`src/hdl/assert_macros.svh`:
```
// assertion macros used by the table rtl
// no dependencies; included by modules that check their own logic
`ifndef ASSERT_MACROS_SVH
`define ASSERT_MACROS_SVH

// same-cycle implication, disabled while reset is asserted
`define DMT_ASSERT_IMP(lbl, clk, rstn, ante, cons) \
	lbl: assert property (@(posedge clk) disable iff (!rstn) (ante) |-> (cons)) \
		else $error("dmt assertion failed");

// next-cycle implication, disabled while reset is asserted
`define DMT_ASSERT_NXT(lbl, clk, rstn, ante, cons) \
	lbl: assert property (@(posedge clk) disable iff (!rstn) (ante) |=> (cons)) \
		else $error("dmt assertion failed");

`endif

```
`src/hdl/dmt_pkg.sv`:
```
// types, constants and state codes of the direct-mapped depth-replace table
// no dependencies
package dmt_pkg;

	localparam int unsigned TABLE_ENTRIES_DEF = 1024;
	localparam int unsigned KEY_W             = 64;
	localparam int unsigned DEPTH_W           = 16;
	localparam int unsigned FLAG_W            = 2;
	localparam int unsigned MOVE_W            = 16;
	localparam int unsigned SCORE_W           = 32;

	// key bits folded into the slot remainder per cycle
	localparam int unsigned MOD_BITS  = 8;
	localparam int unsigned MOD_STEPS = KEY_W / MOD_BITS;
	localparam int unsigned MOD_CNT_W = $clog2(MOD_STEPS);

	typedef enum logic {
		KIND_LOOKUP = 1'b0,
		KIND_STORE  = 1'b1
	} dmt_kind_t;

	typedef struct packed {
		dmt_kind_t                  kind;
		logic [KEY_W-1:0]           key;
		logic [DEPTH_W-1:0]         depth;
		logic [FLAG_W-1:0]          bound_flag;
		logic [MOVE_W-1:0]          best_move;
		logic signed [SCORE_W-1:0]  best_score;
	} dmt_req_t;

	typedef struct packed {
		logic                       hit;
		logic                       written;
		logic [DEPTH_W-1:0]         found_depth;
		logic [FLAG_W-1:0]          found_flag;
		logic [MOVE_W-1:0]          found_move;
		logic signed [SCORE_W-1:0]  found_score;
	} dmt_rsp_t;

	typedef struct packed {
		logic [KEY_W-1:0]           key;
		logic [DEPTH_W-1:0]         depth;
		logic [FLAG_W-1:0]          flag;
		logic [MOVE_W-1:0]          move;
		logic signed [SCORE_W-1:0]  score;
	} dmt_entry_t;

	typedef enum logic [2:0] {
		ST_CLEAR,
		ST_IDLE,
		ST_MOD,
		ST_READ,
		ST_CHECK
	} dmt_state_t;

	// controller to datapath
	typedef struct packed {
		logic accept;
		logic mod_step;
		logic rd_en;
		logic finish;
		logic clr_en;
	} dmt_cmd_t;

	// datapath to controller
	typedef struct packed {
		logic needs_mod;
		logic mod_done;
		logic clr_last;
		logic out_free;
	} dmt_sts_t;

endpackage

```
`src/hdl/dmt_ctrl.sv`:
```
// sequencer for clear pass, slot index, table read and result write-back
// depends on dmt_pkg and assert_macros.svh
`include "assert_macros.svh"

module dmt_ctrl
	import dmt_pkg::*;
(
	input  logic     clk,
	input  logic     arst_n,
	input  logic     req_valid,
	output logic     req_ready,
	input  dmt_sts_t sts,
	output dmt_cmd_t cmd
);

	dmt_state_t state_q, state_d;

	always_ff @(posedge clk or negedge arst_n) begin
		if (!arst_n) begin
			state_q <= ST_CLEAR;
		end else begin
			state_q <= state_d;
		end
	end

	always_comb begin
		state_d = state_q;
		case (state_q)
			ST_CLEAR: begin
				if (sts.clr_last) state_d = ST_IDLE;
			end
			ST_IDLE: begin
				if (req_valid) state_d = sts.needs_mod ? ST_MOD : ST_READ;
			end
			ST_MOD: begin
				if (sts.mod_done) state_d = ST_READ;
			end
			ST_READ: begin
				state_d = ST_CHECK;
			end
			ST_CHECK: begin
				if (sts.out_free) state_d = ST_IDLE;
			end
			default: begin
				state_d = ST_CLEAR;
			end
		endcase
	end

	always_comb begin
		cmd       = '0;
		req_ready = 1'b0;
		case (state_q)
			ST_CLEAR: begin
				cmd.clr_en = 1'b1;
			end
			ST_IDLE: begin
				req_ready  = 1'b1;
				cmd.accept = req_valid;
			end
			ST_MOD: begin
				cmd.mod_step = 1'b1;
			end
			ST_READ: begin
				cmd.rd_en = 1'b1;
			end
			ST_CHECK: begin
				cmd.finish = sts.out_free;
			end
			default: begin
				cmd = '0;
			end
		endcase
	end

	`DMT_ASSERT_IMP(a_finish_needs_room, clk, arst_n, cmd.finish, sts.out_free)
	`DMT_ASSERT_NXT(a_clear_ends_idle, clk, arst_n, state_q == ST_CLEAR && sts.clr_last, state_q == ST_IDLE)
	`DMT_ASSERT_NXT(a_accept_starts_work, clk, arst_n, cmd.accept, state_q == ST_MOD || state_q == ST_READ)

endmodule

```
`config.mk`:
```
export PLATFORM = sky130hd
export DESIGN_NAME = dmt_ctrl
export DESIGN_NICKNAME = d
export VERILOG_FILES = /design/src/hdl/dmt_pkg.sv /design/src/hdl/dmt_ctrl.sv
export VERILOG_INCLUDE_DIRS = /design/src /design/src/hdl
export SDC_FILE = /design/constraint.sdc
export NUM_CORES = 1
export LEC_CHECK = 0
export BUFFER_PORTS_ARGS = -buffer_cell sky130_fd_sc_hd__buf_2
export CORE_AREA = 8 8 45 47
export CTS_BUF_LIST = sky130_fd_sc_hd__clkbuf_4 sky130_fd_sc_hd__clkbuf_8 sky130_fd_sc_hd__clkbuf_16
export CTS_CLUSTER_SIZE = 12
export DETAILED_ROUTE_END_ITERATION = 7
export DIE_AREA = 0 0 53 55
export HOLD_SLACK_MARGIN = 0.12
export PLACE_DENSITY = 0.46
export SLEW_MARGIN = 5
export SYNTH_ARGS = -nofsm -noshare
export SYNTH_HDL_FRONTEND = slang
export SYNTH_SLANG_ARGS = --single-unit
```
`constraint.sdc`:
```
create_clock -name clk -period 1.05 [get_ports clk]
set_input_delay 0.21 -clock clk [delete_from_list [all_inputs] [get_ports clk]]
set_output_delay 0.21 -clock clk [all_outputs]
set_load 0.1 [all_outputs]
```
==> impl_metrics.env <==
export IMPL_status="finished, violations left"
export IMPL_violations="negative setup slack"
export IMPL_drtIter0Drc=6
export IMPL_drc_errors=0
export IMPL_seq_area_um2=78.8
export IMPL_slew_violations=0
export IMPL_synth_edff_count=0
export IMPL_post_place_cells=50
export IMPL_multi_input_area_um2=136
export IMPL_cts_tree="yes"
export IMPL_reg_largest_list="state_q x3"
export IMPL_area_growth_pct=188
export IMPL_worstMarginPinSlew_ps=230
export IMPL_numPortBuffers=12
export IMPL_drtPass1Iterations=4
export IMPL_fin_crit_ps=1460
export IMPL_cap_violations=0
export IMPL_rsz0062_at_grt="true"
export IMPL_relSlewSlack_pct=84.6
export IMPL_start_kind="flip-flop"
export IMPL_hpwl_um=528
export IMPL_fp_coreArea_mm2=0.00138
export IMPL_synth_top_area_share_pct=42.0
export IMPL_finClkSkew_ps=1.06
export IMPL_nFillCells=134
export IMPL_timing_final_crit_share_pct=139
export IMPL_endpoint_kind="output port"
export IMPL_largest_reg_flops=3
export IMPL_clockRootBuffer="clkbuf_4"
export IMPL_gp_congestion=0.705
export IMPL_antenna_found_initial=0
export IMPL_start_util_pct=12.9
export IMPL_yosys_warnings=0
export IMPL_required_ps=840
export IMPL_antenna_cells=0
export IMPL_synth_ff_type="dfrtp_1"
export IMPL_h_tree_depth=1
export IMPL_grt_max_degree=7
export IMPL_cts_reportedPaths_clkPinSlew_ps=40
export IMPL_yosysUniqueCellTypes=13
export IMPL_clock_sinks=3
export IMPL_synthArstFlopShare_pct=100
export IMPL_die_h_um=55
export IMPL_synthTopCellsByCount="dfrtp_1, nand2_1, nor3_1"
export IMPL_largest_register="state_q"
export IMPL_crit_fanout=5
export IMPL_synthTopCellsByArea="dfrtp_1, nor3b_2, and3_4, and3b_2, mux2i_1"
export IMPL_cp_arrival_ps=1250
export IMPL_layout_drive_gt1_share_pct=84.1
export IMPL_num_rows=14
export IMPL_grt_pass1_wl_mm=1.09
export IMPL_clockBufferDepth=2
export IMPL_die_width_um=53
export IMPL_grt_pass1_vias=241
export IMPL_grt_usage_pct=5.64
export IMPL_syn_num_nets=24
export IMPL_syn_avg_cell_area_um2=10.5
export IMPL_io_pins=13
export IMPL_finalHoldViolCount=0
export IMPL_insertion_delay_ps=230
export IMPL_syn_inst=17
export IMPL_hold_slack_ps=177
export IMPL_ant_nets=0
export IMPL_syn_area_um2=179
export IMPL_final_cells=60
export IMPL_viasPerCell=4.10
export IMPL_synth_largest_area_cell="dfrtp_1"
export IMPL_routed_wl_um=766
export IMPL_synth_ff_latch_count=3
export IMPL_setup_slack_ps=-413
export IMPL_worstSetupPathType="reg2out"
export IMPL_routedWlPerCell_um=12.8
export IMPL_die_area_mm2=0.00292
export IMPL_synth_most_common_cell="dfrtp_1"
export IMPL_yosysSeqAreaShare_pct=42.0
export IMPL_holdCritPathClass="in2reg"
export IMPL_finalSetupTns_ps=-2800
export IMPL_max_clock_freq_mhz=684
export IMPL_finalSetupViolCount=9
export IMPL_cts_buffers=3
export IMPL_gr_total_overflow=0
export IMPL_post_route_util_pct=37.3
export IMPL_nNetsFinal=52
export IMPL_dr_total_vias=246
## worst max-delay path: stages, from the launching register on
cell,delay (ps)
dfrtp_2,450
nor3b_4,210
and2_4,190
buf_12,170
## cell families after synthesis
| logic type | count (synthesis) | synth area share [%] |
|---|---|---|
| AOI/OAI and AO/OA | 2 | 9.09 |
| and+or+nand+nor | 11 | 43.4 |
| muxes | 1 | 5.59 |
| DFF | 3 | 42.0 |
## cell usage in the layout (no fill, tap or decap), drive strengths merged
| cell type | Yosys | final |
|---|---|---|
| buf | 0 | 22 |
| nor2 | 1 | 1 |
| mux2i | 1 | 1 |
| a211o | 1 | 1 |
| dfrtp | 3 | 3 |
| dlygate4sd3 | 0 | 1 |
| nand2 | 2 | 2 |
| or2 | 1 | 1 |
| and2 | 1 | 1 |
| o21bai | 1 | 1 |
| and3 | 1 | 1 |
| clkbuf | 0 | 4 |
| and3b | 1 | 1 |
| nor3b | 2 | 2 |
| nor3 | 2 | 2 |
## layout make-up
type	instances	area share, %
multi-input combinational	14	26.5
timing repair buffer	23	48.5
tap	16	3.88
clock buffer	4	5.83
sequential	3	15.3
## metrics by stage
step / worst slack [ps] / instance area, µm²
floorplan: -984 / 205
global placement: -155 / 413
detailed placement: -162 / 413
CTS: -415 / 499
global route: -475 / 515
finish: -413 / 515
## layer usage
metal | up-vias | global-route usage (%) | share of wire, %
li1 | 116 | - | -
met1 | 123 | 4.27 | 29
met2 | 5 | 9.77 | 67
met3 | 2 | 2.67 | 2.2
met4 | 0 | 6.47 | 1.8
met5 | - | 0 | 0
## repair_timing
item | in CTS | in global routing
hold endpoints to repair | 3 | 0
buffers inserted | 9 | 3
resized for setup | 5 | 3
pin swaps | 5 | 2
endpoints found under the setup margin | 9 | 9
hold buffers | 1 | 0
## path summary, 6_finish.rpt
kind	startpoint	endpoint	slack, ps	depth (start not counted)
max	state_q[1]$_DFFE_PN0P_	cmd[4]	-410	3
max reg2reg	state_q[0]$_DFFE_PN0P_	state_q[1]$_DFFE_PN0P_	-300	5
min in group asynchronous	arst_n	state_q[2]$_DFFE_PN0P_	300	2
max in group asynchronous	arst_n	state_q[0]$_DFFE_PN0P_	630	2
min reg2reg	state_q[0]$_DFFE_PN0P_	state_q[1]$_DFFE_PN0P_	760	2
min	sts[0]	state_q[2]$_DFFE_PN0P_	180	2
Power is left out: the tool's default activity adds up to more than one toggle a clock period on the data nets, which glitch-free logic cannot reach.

++++

Tally each line above that includes "localparam". Reply with the total only.

9